In addition to the tree shown in Figure 1, we have also constructed phylogenetic trees for these species using concatenated sequences for GyrA and GyrB proteins as well as PolA and UvrD proteins. The results for these are shown in Supplementary Figures S1 and S2. The branching pattern as well as the grouping of species into different clades in these two trees are identical to that seen in Figure 1.
The branching pattern of species shown in Figure 1 (as well as Figures S1 and S2) is similar to that reported by Roy et al. [25]. Based on this tree, several inferences regarding the evolutionary relationships among the Chlorobia/Ignavibacteria species/strains can be drawn.

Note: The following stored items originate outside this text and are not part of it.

### src/rtl/triangle_raster_scanner_pkg.sv
// Fixed-point and vector payload types shared by the triangle raster scanner and its environment.
package triangle_raster_scanner_pkg;

  localparam int unsigned FP_W    = 32;
  localparam int unsigned FP_FRAC = 16;

  typedef logic signed [FP_W-1:0] FixedPoint_t;

  typedef struct packed {
    FixedPoint_t x;
    FixedPoint_t y;
    FixedPoint_t z;
    FixedPoint_t w;
  } Vector4_t;

endpackage

### src/rtl/triangle_raster_scanner.sv
// Walks one triangle's clamped bounding box in raster order and streams covered pixels downstream.
// Optional macro TRIANGLE_RASTER_SCANNER_BACKFACE_CULL_EN drops triangles with non-positive area in SETUP.
module triangle_raster_scanner
  import triangle_raster_scanner_pkg::*;
#(
  parameter int unsigned WIDTH  = 160,
  parameter int unsigned HEIGHT = 120
) (
  input  logic               i_clk,
  input  logic               i_reset_n,
  input  logic               i_start,
  input  Vector4_t           i_v1,
  input  Vector4_t           i_v2,
  input  Vector4_t           i_v3,
  input  Vector4_t           i_c1,
  input  Vector4_t           i_c2,
  input  Vector4_t           i_c3,
  output logic               o_busy,
  output logic               o_done,
  output logic signed [31:0] o_px_x,
  output logic signed [31:0] o_px_y,
  output Vector4_t           o_v1,
  output Vector4_t           o_v2,
  output Vector4_t           o_v3,
  output Vector4_t           o_c1,
  output Vector4_t           o_c2,
  output Vector4_t           o_c3,
  input  logic               i_px_write,
  input  Vector4_t           i_px_colour,
  input  FixedPoint_t        i_px_z,
  output logic               o_valid,
  input  logic               i_ready,
  output logic signed [31:0] o_x,
  output logic signed [31:0] o_y,
  output Vector4_t           o_colour,
  output FixedPoint_t        o_z
);

  typedef logic signed [31:0] coord_t;

  localparam coord_t X_LAST = coord_t'(WIDTH - 1);
  localparam coord_t Y_LAST = coord_t'(HEIGHT - 1);

  localparam logic [2:0] S_IDLE  = 3'd0;
  localparam logic [2:0] S_SETUP = 3'd1;
  localparam logic [2:0] S_SCAN  = 3'd2;
  localparam logic [2:0] S_DRAIN = 3'd3;
  localparam logic [2:0] S_DONE  = 3'd4;

  function automatic coord_t int_part(input FixedPoint_t v);
    return coord_t'(v >>> FP_FRAC);
  endfunction

  function automatic coord_t min3(input coord_t a, input coord_t b, input coord_t c);
    coord_t m;
    m = (a < b) ? a : b;
    return (c < m) ? c : m;
  endfunction

  function automatic coord_t max3(input coord_t a, input coord_t b, input coord_t c);
    coord_t m;
    m = (a > b) ? a : b;
    return (c > m) ? c : m;
  endfunction

  logic [2:0] state, state_nxt;
  coord_t     xmin, xmax, ymax;
  coord_t     xmin_nxt, xmax_nxt, ymax_nxt;
  coord_t     px_x_nxt, px_y_nxt, x_nxt, y_nxt;
  Vector4_t   v1_nxt, v2_nxt, v3_nxt, c1_nxt, c2_nxt, c3_nxt, colour_nxt;
  FixedPoint_t z_nxt;
  logic       valid_nxt, busy_nxt, done_nxt;

  coord_t     x1, x2, x3, y1, y2, y3;
  coord_t     bx_lo, bx_hi, by_lo, by_hi;
  logic       box_empty;
  logic       cull;
  logic       slot_free;

  // Integer bounding box of the latched triangle; each side clamped only toward the screen.
  always_comb begin
    x1 = int_part(o_v1.x);
    x2 = int_part(o_v2.x);
    x3 = int_part(o_v3.x);
    y1 = int_part(o_v1.y);
    y2 = int_part(o_v2.y);
    y3 = int_part(o_v3.y);
    bx_lo = min3(x1, x2, x3);
    bx_hi = max3(x1, x2, x3);
    by_lo = min3(y1, y2, y3);
    by_hi = max3(y1, y2, y3);
    if (bx_lo < 32'sd0)  bx_lo = 32'sd0;
    if (bx_hi > X_LAST)  bx_hi = X_LAST;
    if (by_lo < 32'sd0)  by_lo = 32'sd0;
    if (by_hi > Y_LAST)  by_hi = Y_LAST;
    box_empty = (bx_lo > bx_hi) || (by_lo > by_hi);
  end

`ifdef TRIANGLE_RASTER_SCANNER_BACKFACE_CULL_EN
  logic signed [32:0] e1x, e1y, e2x, e2y;
  logic signed [65:0] area;

  // Full-precision signed area; only its sign matters, so no rescaling is needed.
  always_comb begin
    e1x  = 33'(o_v2.x) - 33'(o_v1.x);
    e1y  = 33'(o_v2.y) - 33'(o_v1.y);
    e2x  = 33'(o_v3.x) - 33'(o_v1.x);
    e2y  = 33'(o_v3.y) - 33'(o_v1.y);
    area = 66'(e1x) * 66'(e2y) - 66'(e1y) * 66'(e2x);
    cull = (area <= 66'sd0);
  end
`else
  assign cull = 1'b0;
`endif

  assign slot_free = !o_valid || i_ready;

  // Next-state and next-output logic.
  always_comb begin
    state_nxt  = state;
    v1_nxt     = o_v1;
    v2_nxt     = o_v2;
    v3_nxt     = o_v3;
    c1_nxt     = o_c1;
    c2_nxt     = o_c2;
    c3_nxt     = o_c3;
    xmin_nxt   = xmin;
    xmax_nxt   = xmax;
    ymax_nxt   = ymax;
    px_x_nxt   = o_px_x;
    px_y_nxt   = o_px_y;
    valid_nxt  = o_valid;
    x_nxt      = o_x;
    y_nxt      = o_y;
    colour_nxt = o_colour;
    z_nxt      = o_z;

    case (state)
      S_IDLE: begin
        if (i_start) begin
          state_nxt = S_SETUP;
          v1_nxt    = i_v1;
          v2_nxt    = i_v2;
          v3_nxt    = i_v3;
          c1_nxt    = i_c1;
          c2_nxt    = i_c2;
          c3_nxt    = i_c3;
        end
      end
      S_SETUP: begin
        if (box_empty || cull) begin
          state_nxt = S_DONE;
        end else begin
          state_nxt = S_SCAN;
          xmin_nxt  = bx_lo;
          xmax_nxt  = bx_hi;
          ymax_nxt  = by_hi;
          px_x_nxt  = bx_lo;
          px_y_nxt  = by_lo;
        end
      end
      S_SCAN: begin
        if (slot_free) begin
          if (i_px_write) begin
            valid_nxt  = 1'b1;
            x_nxt      = o_px_x;
            y_nxt      = o_px_y;
            colour_nxt = i_px_colour;
            z_nxt      = i_px_z;
          end else begin
            valid_nxt  = 1'b0;
          end
          if (o_px_x == xmax) begin
            if (o_px_y == ymax) begin
              state_nxt = S_DRAIN;
            end else begin
              px_x_nxt  = xmin;
              px_y_nxt  = o_px_y + 32'sd1;
            end
          end else begin
            px_x_nxt = o_px_x + 32'sd1;
          end
        end
      end
      S_DRAIN: begin
        if (slot_free) begin
          valid_nxt = 1'b0;
          state_nxt = S_DONE;
        end
      end
      S_DONE: begin
        state_nxt = S_IDLE;
      end
      default: begin
        state_nxt = S_IDLE;
        valid_nxt = 1'b0;
      end
    endcase

    busy_nxt = (state_nxt != S_IDLE);
    done_nxt = (state_nxt == S_DONE);
  end

  // State and registered outputs; synchronous active-low reset.
  always_ff @(posedge i_clk) begin
    if (!i_reset_n) begin
      state    <= S_IDLE;
      o_v1     <= '0;
      o_v2     <= '0;
      o_v3     <= '0;
      o_c1     <= '0;
      o_c2     <= '0;
      o_c3     <= '0;
      xmin     <= '0;
      xmax     <= '0;
      ymax     <= '0;
      o_px_x   <= '0;
      o_px_y   <= '0;
      o_valid  <= 1'b0;
      o_x      <= '0;
      o_y      <= '0;
      o_colour <= '0;
      o_z      <= '0;
      o_busy   <= 1'b0;
      o_done   <= 1'b0;
    end else begin
      state    <= state_nxt;
      o_v1     <= v1_nxt;
      o_v2     <= v2_nxt;
      o_v3     <= v3_nxt;
      o_c1     <= c1_nxt;
      o_c2     <= c2_nxt;
      o_c3     <= c3_nxt;
      xmin     <= xmin_nxt;
      xmax     <= xmax_nxt;
      ymax     <= ymax_nxt;
      o_px_x   <= px_x_nxt;
      o_px_y   <= px_y_nxt;
      o_valid  <= valid_nxt;
      o_x      <= x_nxt;
      o_y      <= y_nxt;
      o_colour <= colour_nxt;
      o_z      <= z_nxt;
      o_busy   <= busy_nxt;
      o_done   <= done_nxt;
    end
  end

endmodule
### config.mk
export PLATFORM = sky130hd
export DESIGN_NAME = triangle_raster_scanner
export DESIGN_NICKNAME = d
export VERILOG_FILES = /design/src/rtl/triangle_raster_scanner_pkg.sv /design/src/rtl/triangle_raster_scanner.sv
export SDC_FILE = /design/constraint.sdc
export NUM_CORES = 2
export LEC_CHECK = 0
export ABC_CLOCK_PERIOD_IN_PS = 8100
export CAP_MARGIN = 20
export CORE_AREA = 2 2 771 773
export DETAILED_ROUTE_END_ITERATION = 7
export DIE_AREA = 0 0 773 775
export GPL_TIMING_DRIVEN = 0
export PLACE_DENSITY = 0.34
export SETUP_SLACK_MARGIN = 0.1
export SYNTH_ARGS = -nofsm -noshare
export SYNTH_HDL_FRONTEND = slang
export SYNTH_SLANG_ARGS = --single-unit
### constraint.sdc
create_clock -name i_clk -period 8.1 [get_ports i_clk]
set_input_delay 1.62 -clock i_clk [delete_from_list [all_inputs] [get_ports i_clk]]
set_output_delay 1.62 -clock i_clk [all_outputs]
set_load 0.05 [all_outputs]
==> metrics.txt <==
Post-Syn Nets 6789; footprint of the multi-input gates 21000 um^2; Seq cells post-synth 1109; CP Class reg -> reg; layout cells sized above 1 7.24%; largest net degree at the start of global routing 13; sequential share of the synthesized area 49.8%; fin crit period 7.65 ns; clk_lat worst skew 0.89 ns; ANT nets after route 0; initial antenna violation count 200; area delta synth->final 86.3%; Cell Pwr Density 372 nW/um^2; GRT Total Usage 16.5%; die extent in y 775 um; H-tree levels 4; unrepaired setup endpoints after global routing no; Hold Vio Cnt, Final 0; Period Utilization, post-route 94.5%; via count 52300; CORE AREA 592000 um^2; Die Wd 773 um; clock-pin slew on the worst setup and hold paths 0.06 ns; buffer levels on the longest clock path 4; fin util 14.0%; fmax 131 MHz; port buffer count 1990; Pleak 0.0279 uW; Setup crit end kind register; Yosys warning total 0; initial core utilization 7.53%; Pwr Total 30900 uW; pins over their slew limit 0; drt drc 0; startpoint types register; CP Capture Point xmax[7]; Worst Path Max Fanout 10; WP data arrival 8.47 ns; syn avg cell area 7.78 um^2; worst-margin pin slew 1.26 ns; Synth cell types 82; CTS Sinks 1109; R2R Path End xmax[7]; DR iter-0 viols 3858; Min Hold Slack 0.450 ns; predominant post-synthesis flop cell dfxtp_1; register area 22300 um^2; DR vias/cell 3.26; run status finished clean; Crit-path slowest cell nor4_4; Rel. slew slack 15.5%; Detail Placement HPWL 458 mm; TritonCTS Buffers 161; # IOs 1992; Die Area 599000 um^2; DR WL/cell 32.3 um; final-layout fill cell count 67800; worst endpoint required time 8.92 ns; final net count 9061; slowest stage delay, CP 0.62 ns; final clock skew 0.0574 ns; R2R Path Start o_v2[127]; Post-synth EDFFs 0; Worst Setup SP o_v2[127]; worst hold path type reg -> reg; FF-to-FF path depth 33; 1st-pass router iterations 6; R2R Setup Slk 0.45 ns; GPL Wtd Cong 0.994; Rows 283; Setup Viol. Count Final 0; vias in the first global route 49800; global-route wire length before repair 632 mm; synthesized cell area 44500 um^2; grt ovf 0; FFs w/ async S/R, synth 0%; Clock Root Buffer clkbuf_16; CTS tree built; Worst VDD drop 0.000242 V; Total Routed Length 517 mm; Gate Count Post-Synth 5726; max-cap check violation count 0
-- worst min-delay path by stage --
stage / startpoint / end / slack [ns] / depth (start not counted)
5_1_grt: o_colour[127] / o_colour[127] / 0.47 / 2
6_report: o_x[20] / o_x[20] / 0.45 / 2
2_1_floorplan: xmin[0] / xmin[0] / 0.43 / 2
3_3_place_gp: o_c1[111] / o_c1[111] / 0.44 / 2
4_1_cts: o_x[20] / o_x[20] / 0.45 / 2
3_5_place_dp: o_c1[111] / o_c1[111] / 0.45 / 2
-- sequential cells by signal (all words and copies together) (netlist names), 16 cells and up --
signal    count
o_v2        128
o_colour    128
o_c3        128
o_c1        128
o_c2        128
xmax         16
o_y          32
o_px_y       32
o_x          32
ymax         16
o_px_x       32
o_v3        128
o_v1        128
o_z          32
-- layout by cell type (no fill, tap or decap), drive strengths merged, types with 75 or more instances in the layout --
cell type,Yosys,final
clkbuf,377,609
dfxtp,1109,1109
ha,130,130
buf,33,159
clkdlybuf4s50,0,1986
o21ai,86,86
nor2,123,123
nand2,2102,2102
a21oi,1115,1115
diode,0,75
-- power by group --
part	switching, uW	leakage [uW]	internal (uW)
clock network	3170	0.00269	4450
registers	974	0.00908	6350
logic	11000	0.0161	4960
-- synth_stat cells (15+ instances only) --
| library cell | n | area share, % |
|---|---|---|
| xor2_1 | 49 | 0.96 |
| nand4_1 | 42 | 0.59 |
| nand3_1 | 32 | 0.36 |
| nor3_1 | 23 | 0.26 |
| mux2_2 | 17 | 0.43 |
| a211oi_1 | 34 | 0.57 |
| mux2i_1 | 44 | 0.99 |
| buf_2 | 16 | 0.18 |
| a21o_1 | 34 | 0.57 |
| inv_1 | 66 | 0.56 |
| dfxtp_1 | 1109 | 50 |
| nor4_1 | 27 | 0.38 |
| and3_1 | 29 | 0.41 |
| nor2_1 | 120 | 1.0 |
| nand2_1 | 2100 | 18 |
| clkbuf_1 | 377 | 3.2 |
| ha_1 | 130 | 3.7 |
| xnor2_1 | 21 | 0.41 |
| o21ai_0 | 80 | 0.90 |
| o211ai_1 | 19 | 0.32 |
| a31oi_1 | 16 | 0.22 |
| nor2b_1 | 30 | 0.42 |
| and2_1 | 15 | 0.21 |
| a21oi_1 | 1113 | 13 |
-- cells by family after synthesis --
kind of cell / count (synthesis) / synth area share [%]
fa+ha+maj: 130 / 3.65
buf+inv: 477 / 4.12
xor+xnor: 70 / 1.38
mux: 61 / 1.42
simple gates: 2489 / 22.6
compound gates: 1390 / 17.0
flops: 1109 / 49.8
-- metal layers --
metal / routed length [um] / vias to the layer above / GRT usage [%]
met4: 12400 / 44 / 3.53
met3: 78200 / 450 / 10.8
li1: - / 23800 / -
met1: 216000 / 25500 / 20.2
met2: 211000 / 2621 / 23.9
met5: 494 / - / 0.743
-- per-stage QoR --
stage / instance area (um^2) / setup WS (ns) / setup TNS [ns] / cells
2_1_floorplan: 44500 / 0.386 / 0 / 5726
3_3_place_gp: 74300 / -3.10 / -234.95 / 15600
3_5_place_dp: 75900 / -1.96 / -161.89 / 15600
4_1_cts: 81800 / 0.116 / 0 / 15900
5_1_grt: 82900 / 0.0913 / 0 / 16000
6_report: 83000 / 0.448 / 0 / 16000
-- what timing repair did --
item	4_1_cts	5_1_grt
setup endpoints to repair	115	110
hold buffers	0	0
resized for setup	90	99
pin swaps	9	8
buffers inserted	16	15
-- final cells by class --
| type | instances | area share [%] |
|---|---|---|
| Clock inverter | 57 | 0.965 |
| Multi-Input combinational cell | 4140 | 25.3 |
| Sequential cell | 1109 | 26.9 |
| Clock buffer | 235 | 5.64 |
| Buffer | 408 | 2.00 |
| Timing Repair Buffer | 2111 | 26.9 |
| Inverter | 67 | 0.303 |
| Tap cell | 7837 | 11.8 |
| Antenna cell | 75 | 0.226 |
-- critical path: cells and delay by family, from the launching register on --
family / cells / cell delay (ns)
AO/OA/AOI/OAI: 17 / 3.26
buffers and inverters: 7 / 1.37
flip-flops: 1 / 0.42
multiplexers: 1 / 0.30
adder cells (fa/ha/maj): 3 / 0.97
AND/OR/NAND/NOR: 5 / 1.23
Power figures use the tool's default switching activity.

First, all named Chlorobia species formed a strongly supported clade (labeled the class Chlorobia or the order Chlorobiales clade), which is separated from a clade harboring I. album, M. roseus, and several other uncultured species/strains by a long branch. Second, the Chlorobiales clade comprises several distinct clades. One of these subclades groups together species from the genera Chlorobaculum, Chlorobium, Pelodictyon, and Prosthecochloris, whereas the second subclade consists of the species Chloroherpeton thalassium [58] and three uncultured thermophilic photoheterotrophic organisms related to Candidatus Thermochlorobacter aerophilum [25,27]. We have designated these two clades as the family Chlorobiaceae and the family Chloroherpetonaceae fam. nov., respectively. Third, within the Chlorobiaceae clade, species from the genera Chlorobaculum and Prosthecochloris group together, supporting the monophyly of these taxa. However, the genus Chlorobium is not monophyletic due to branching within Pelodictyon phaeoclathratiforme, indicating that this latter species is misclassified [12]. Fourth, the second major clade observed in Figure 1 consists of the species I. album and M. roseus, two Candidatus species (viz., Cand. Kapabacteria thiocyanatum [59] and Cand. Kryptonium thompsoni [60]), and several uncultured organisms annotated as Chlorobi bacterium (OLB4, OLB5, OLB6, OLB7, and NICIL-2). We have designated this clade as the “larger Ignavibacteria clade”. Unlike the Chlorobia species clade, this larger Ignavibacteria clade shows greater genetic diversity, and it is made up of several subclades separated by short branches. We also constructed a phylogenetic tree for Chlorobia/Ignavibacteria species/strains based on 16S rRNA gene sequences (Figure 2).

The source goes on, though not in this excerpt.